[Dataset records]
**src/rtl/itmr_pkg.sv**
```systemverilog
package itmr_pkg;

    localparam int MODE_W   = 4;
    localparam int SEL_W    = 3;
    localparam int NUM_TAPS = 4;

    typedef enum logic [0:0] {
        CTL_RUN   = 1'b0,
        CTL_CLEAR = 1'b1
    } ctl_state_e;

    typedef enum logic [1:0] {
        TAP_SLOW    = 2'd0,
        TAP_MID     = 2'd1,
        TAP_FAST    = 2'd2,
        TAP_FASTEST = 2'd3
    } tap_sel_e;

    // Sparse select code to tap index; unlisted codes fall back to the slowest tap.
    function automatic tap_sel_e decode_sel(input logic [SEL_W-1:0] code);
        tap_sel_e t;
        case (code)
            3'b011:  t = TAP_MID;
            3'b101:  t = TAP_FAST;
            3'b111:  t = TAP_FASTEST;
            default: t = TAP_SLOW;
        endcase
        return t;
    endfunction

endpackage

```
**src/rtl/itmr_prescaler.sv**
```systemverilog
module itmr_prescaler
    import itmr_pkg::*;
#(
    parameter int DIV_W = 12
) (
    input  logic     clk,
    input  logic     rst_n,
    input  tap_sel_e sel_i,
    output logic     tick_o
);

    // Tap bit positions derived from the divider width.
    function automatic int tap_pos(input int idx);
        int p;
        case (idx)
            0:       p = DIV_W - 1;
            1:       p = DIV_W - 4;
            2:       p = DIV_W - 6;
            default: p = DIV_W - 8;
        endcase
        return p;
    endfunction

    logic [DIV_W-1:0]    div_q;
    logic [NUM_TAPS-1:0] tap_now;
    logic [NUM_TAPS-1:0] tap_prev_q;
    logic [NUM_TAPS-1:0] tap_rise;

    always_ff @(posedge clk or negedge rst_n) begin
        if (!rst_n) begin
            div_q      <= '0;
            tap_prev_q <= '0;
        end else begin
            div_q      <= div_q + 1'b1;
            tap_prev_q <= tap_now;
        end
    end

    for (genvar g = 0; g < NUM_TAPS; g++) begin : g_tap
        assign tap_now[g]  = div_q[tap_pos(g)];
        assign tap_rise[g] = tap_now[g] & ~tap_prev_q[g];
    end

    assign tick_o = tap_rise[sel_i];


    tick_gap_chk: assert property (@(posedge clk) disable iff (!rst_n)
        tick_o |=> !tick_o);

endmodule

```
**src/rtl/itmr_mode_ctl.sv**
```systemverilog
module itmr_mode_ctl
    import itmr_pkg::*;
(
    input  logic              clk,
    input  logic              rst_n,
    input  logic              wr_i,
    input  logic [MODE_W-1:0] wdata_i,
    output logic [MODE_W-1:0] rdata_o,
    output tap_sel_e          sel_o,
    output logic              restart_o
);

    ctl_state_e       state_q;
    ctl_state_e       state_d;
    logic [SEL_W-1:0] sel_q;
    logic             start_wr;

    assign start_wr = wr_i & wdata_i[MODE_W-1];

    always_ff @(posedge clk or negedge rst_n) begin
        if (!rst_n) begin
            state_q <= CTL_RUN;
            sel_q   <= '0;
        end else begin
            state_q <= state_d;
            if (wr_i) begin
                sel_q <= wdata_i[SEL_W-1:0];
            end
        end
    end

    always_comb begin
        state_d = state_q;
        unique case (state_q)
            CTL_RUN:   state_d = start_wr ? CTL_CLEAR : CTL_RUN;
            CTL_CLEAR: state_d = start_wr ? CTL_CLEAR : CTL_RUN;
            default:   state_d = CTL_RUN;
        endcase
    end

    always_comb begin
        restart_o = 1'b0;
        unique case (state_q)
            CTL_RUN:   restart_o = 1'b0;
            CTL_CLEAR: restart_o = 1'b1;
            default:   restart_o = 1'b0;
        endcase
    end

    assign sel_o   = decode_sel(sel_q);
    assign rdata_o = {1'b0, sel_q};


    clear_one_cycle_chk: assert property (@(posedge clk) disable iff (!rst_n)
        (state_q == CTL_CLEAR && !start_wr) |=> (state_q == CTL_RUN));


    restart_entry_chk: assert property (@(posedge clk) disable iff (!rst_n)
        start_wr |=> restart_o);


    sel_follow_chk: assert property (@(posedge clk) disable iff (!rst_n)
        wr_i |=> (rdata_o[SEL_W-1:0] == $past(wdata_i[SEL_W-1:0])));

endmodule

```
**src/rtl/itmr_counter.sv**
```systemverilog
module itmr_counter #(
    parameter int CNT_W = 8
) (
    input  logic             clk,
    input  logic             rst_n,
    input  logic             tick_i,
    input  logic             restart_i,
    input  logic             sw_clr_i,
    output logic [CNT_W-1:0] cnt_o,
    output logic             flag_o
);

    localparam logic [CNT_W-1:0] CNT_MAX = '1;

    logic [CNT_W-1:0] cnt_q;
    logic             flag_q;
    logic             wrap;

    assign wrap = tick_i & (cnt_q == CNT_MAX);

    always_ff @(posedge clk or negedge rst_n) begin
        if (!rst_n) begin
            cnt_q <= '0;
        end else if (restart_i) begin
            cnt_q <= '0;
        end else if (tick_i) begin
            cnt_q <= cnt_q + 1'b1;
        end
    end

    always_ff @(posedge clk or negedge rst_n) begin
        if (!rst_n) begin
            flag_q <= 1'b0;
        end else if (restart_i || sw_clr_i) begin
            flag_q <= 1'b0;
        end else if (wrap) begin
            flag_q <= 1'b1;
        end
    end

    assign cnt_o  = cnt_q;
    assign flag_o = flag_q;


    start_clear_chk: assert property (@(posedge clk) disable iff (!rst_n)
        restart_i |=> (cnt_q == '0 && !flag_q));


    flag_set_chk: assert property (@(posedge clk) disable iff (!rst_n)
        (tick_i && cnt_q == CNT_MAX && !restart_i && !sw_clr_i) |=> flag_q);


    flag_hold_chk: assert property (@(posedge clk) disable iff (!rst_n)
        (flag_q && !restart_i && !sw_clr_i) |=> flag_q);


    sw_clear_chk: assert property (@(posedge clk) disable iff (!rst_n)
        sw_clr_i |=> !flag_q);


    advance_chk: assert property (@(posedge clk) disable iff (!rst_n)
        (tick_i && !restart_i) |=> (cnt_q == CNT_W'($past(cnt_q) + 1'b1)));


    hold_chk: assert property (@(posedge clk) disable iff (!rst_n)
        (!tick_i && !restart_i) |=> $stable(cnt_q));

endmodule

```
**src/rtl/itmr_top.sv**
```systemverilog
module itmr_top
    import itmr_pkg::*;
#(
    parameter int DIV_W = 12,
    parameter int CNT_W = 8
) (
    input  logic             clk,
    input  logic             rst_n,
    input  logic             mode_wr,
    input  logic [3:0]       mode_wdata,
    output logic [3:0]       mode_rdata,
    input  logic             irq_clr,
    output logic             irq_flag,
    output logic [CNT_W-1:0] count_val
);

    tap_sel_e sel;
    logic     tick;
    logic     restart;

    itmr_mode_ctl u_mode (
        .clk       (clk),
        .rst_n     (rst_n),
        .wr_i      (mode_wr),
        .wdata_i   (mode_wdata),
        .rdata_o   (mode_rdata),
        .sel_o     (sel),
        .restart_o (restart)
    );

    itmr_prescaler #(.DIV_W(DIV_W)) u_presc (
        .clk    (clk),
        .rst_n  (rst_n),
        .sel_i  (sel),
        .tick_o (tick)
    );

    itmr_counter #(.CNT_W(CNT_W)) u_cnt (
        .clk       (clk),
        .rst_n     (rst_n),
        .tick_i    (tick),
        .restart_i (restart),
        .sw_clr_i  (irq_clr),
        .cnt_o     (count_val),
        .flag_o    (irq_flag)
    );


    clear_wins_chk: assert property (@(posedge clk) disable iff (!rst_n)
        irq_clr |=> !irq_flag);

endmodule

```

WORK INSTRUCTION:
Give the entries again exactly as they stand.

WRITTEN REPLY:
**src/rtl/itmr_pkg.sv**
```systemverilog
package itmr_pkg;

    localparam int MODE_W   = 4;
    localparam int SEL_W    = 3;
    localparam int NUM_TAPS = 4;

    typedef enum logic [0:0] {
        CTL_RUN   = 1'b0,
        CTL_CLEAR = 1'b1
    } ctl_state_e;

    typedef enum logic [1:0] {
        TAP_SLOW    = 2'd0,
        TAP_MID     = 2'd1,
        TAP_FAST    = 2'd2,
        TAP_FASTEST = 2'd3
    } tap_sel_e;

    // Sparse select code to tap index; unlisted codes fall back to the slowest tap.
    function automatic tap_sel_e decode_sel(input logic [SEL_W-1:0] code);
        tap_sel_e t;
        case (code)
            3'b011:  t = TAP_MID;
            3'b101:  t = TAP_FAST;
            3'b111:  t = TAP_FASTEST;
            default: t = TAP_SLOW;
        endcase
        return t;
    endfunction

endpackage

```
**src/rtl/itmr_prescaler.sv**
```systemverilog
module itmr_prescaler
    import itmr_pkg::*;
#(
    parameter int DIV_W = 12
) (
    input  logic     clk,
    input  logic     rst_n,
    input  tap_sel_e sel_i,
    output logic     tick_o
);

    // Tap bit positions derived from the divider width.
    function automatic int tap_pos(input int idx);
        int p;
        case (idx)
            0:       p = DIV_W - 1;
            1:       p = DIV_W - 4;
            2:       p = DIV_W - 6;
            default: p = DIV_W - 8;
        endcase
        return p;
    endfunction

    logic [DIV_W-1:0]    div_q;
    logic [NUM_TAPS-1:0] tap_now;
    logic [NUM_TAPS-1:0] tap_prev_q;
    logic [NUM_TAPS-1:0] tap_rise;

    always_ff @(posedge clk or negedge rst_n) begin
        if (!rst_n) begin
            div_q      <= '0;
            tap_prev_q <= '0;
        end else begin
            div_q      <= div_q + 1'b1;
            tap_prev_q <= tap_now;
        end
    end

    for (genvar g = 0; g < NUM_TAPS; g++) begin : g_tap
        assign tap_now[g]  = div_q[tap_pos(g)];
        assign tap_rise[g] = tap_now[g] & ~tap_prev_q[g];
    end

    assign tick_o = tap_rise[sel_i];


    tick_gap_chk: assert property (@(posedge clk) disable iff (!rst_n)
        tick_o |=> !tick_o);

endmodule

```
**src/rtl/itmr_mode_ctl.sv**
```systemverilog
module itmr_mode_ctl
    import itmr_pkg::*;
(
    input  logic              clk,
    input  logic              rst_n,
    input  logic              wr_i,
    input  logic [MODE_W-1:0] wdata_i,
    output logic [MODE_W-1:0] rdata_o,
    output tap_sel_e          sel_o,
    output logic              restart_o
);

    ctl_state_e       state_q;
    ctl_state_e       state_d;
    logic [SEL_W-1:0] sel_q;
    logic             start_wr;

    assign start_wr = wr_i & wdata_i[MODE_W-1];

    always_ff @(posedge clk or negedge rst_n) begin
        if (!rst_n) begin
            state_q <= CTL_RUN;
            sel_q   <= '0;
        end else begin
            state_q <= state_d;
            if (wr_i) begin
                sel_q <= wdata_i[SEL_W-1:0];
            end
        end
    end

    always_comb begin
        state_d = state_q;
        unique case (state_q)
            CTL_RUN:   state_d = start_wr ? CTL_CLEAR : CTL_RUN;
            CTL_CLEAR: state_d = start_wr ? CTL_CLEAR : CTL_RUN;
            default:   state_d = CTL_RUN;
        endcase
    end

    always_comb begin
        restart_o = 1'b0;
        unique case (state_q)
            CTL_RUN:   restart_o = 1'b0;
            CTL_CLEAR: restart_o = 1'b1;
            default:   restart_o = 1'b0;
        endcase
    end

    assign sel_o   = decode_sel(sel_q);
    assign rdata_o = {1'b0, sel_q};


    clear_one_cycle_chk: assert property (@(posedge clk) disable iff (!rst_n)
        (state_q == CTL_CLEAR && !start_wr) |=> (state_q == CTL_RUN));


    restart_entry_chk: assert property (@(posedge clk) disable iff (!rst_n)
        start_wr |=> restart_o);


    sel_follow_chk: assert property (@(posedge clk) disable iff (!rst_n)
        wr_i |=> (rdata_o[SEL_W-1:0] == $past(wdata_i[SEL_W-1:0])));

endmodule

```
**src/rtl/itmr_counter.sv**
```systemverilog
module itmr_counter #(
    parameter int CNT_W = 8
) (
    input  logic             clk,
    input  logic             rst_n,
    input  logic             tick_i,
    input  logic             restart_i,
    input  logic             sw_clr_i,
    output logic [CNT_W-1:0] cnt_o,
    output logic             flag_o
);

    localparam logic [CNT_W-1:0] CNT_MAX = '1;

    logic [CNT_W-1:0] cnt_q;
    logic             flag_q;
    logic             wrap;

    assign wrap = tick_i & (cnt_q == CNT_MAX);

    always_ff @(posedge clk or negedge rst_n) begin
        if (!rst_n) begin
            cnt_q <= '0;
        end else if (restart_i) begin
            cnt_q <= '0;
        end else if (tick_i) begin
            cnt_q <= cnt_q + 1'b1;
        end
    end

    always_ff @(posedge clk or negedge rst_n) begin
        if (!rst_n) begin
            flag_q <= 1'b0;
        end else if (restart_i || sw_clr_i) begin
            flag_q <= 1'b0;
        end else if (wrap) begin
            flag_q <= 1'b1;
        end
    end

    assign cnt_o  = cnt_q;
    assign flag_o = flag_q;


    start_clear_chk: assert property (@(posedge clk) disable iff (!rst_n)
        restart_i |=> (cnt_q == '0 && !flag_q));


    flag_set_chk: assert property (@(posedge clk) disable iff (!rst_n)
        (tick_i && cnt_q == CNT_MAX && !restart_i && !sw_clr_i) |=> flag_q);


    flag_hold_chk: assert property (@(posedge clk) disable iff (!rst_n)
        (flag_q && !restart_i && !sw_clr_i) |=> flag_q);


    sw_clear_chk: assert property (@(posedge clk) disable iff (!rst_n)
        sw_clr_i |=> !flag_q);


    advance_chk: assert property (@(posedge clk) disable iff (!rst_n)
        (tick_i && !restart_i) |=> (cnt_q == CNT_W'($past(cnt_q) + 1'b1)));


    hold_chk: assert property (@(posedge clk) disable iff (!rst_n)
        (!tick_i && !restart_i) |=> $stable(cnt_q));

endmodule

```
**src/rtl/itmr_top.sv**
```systemverilog
module itmr_top
    import itmr_pkg::*;
#(
    parameter int DIV_W = 12,
    parameter int CNT_W = 8
) (
    input  logic             clk,
    input  logic             rst_n,
    input  logic             mode_wr,
    input  logic [3:0]       mode_wdata,
    output logic [3:0]       mode_rdata,
    input  logic             irq_clr,
    output logic             irq_flag,
    output logic [CNT_W-1:0] count_val
);

    tap_sel_e sel;
    logic     tick;
    logic     restart;

    itmr_mode_ctl u_mode (
        .clk       (clk),
        .rst_n     (rst_n),
        .wr_i      (mode_wr),
        .wdata_i   (mode_wdata),
        .rdata_o   (mode_rdata),
        .sel_o     (sel),
        .restart_o (restart)
    );

    itmr_prescaler #(.DIV_W(DIV_W)) u_presc (
        .clk    (clk),
        .rst_n  (rst_n),
        .sel_i  (sel),
        .tick_o (tick)
    );

    itmr_counter #(.CNT_W(CNT_W)) u_cnt (
        .clk       (clk),
        .rst_n     (rst_n),
        .tick_i    (tick),
        .restart_i (restart),
        .sw_clr_i  (irq_clr),
        .cnt_o     (count_val),
        .flag_o    (irq_flag)
    );


    clear_wins_chk: assert property (@(posedge clk) disable iff (!rst_n)
        irq_clr |=> !irq_flag);

endmodule

```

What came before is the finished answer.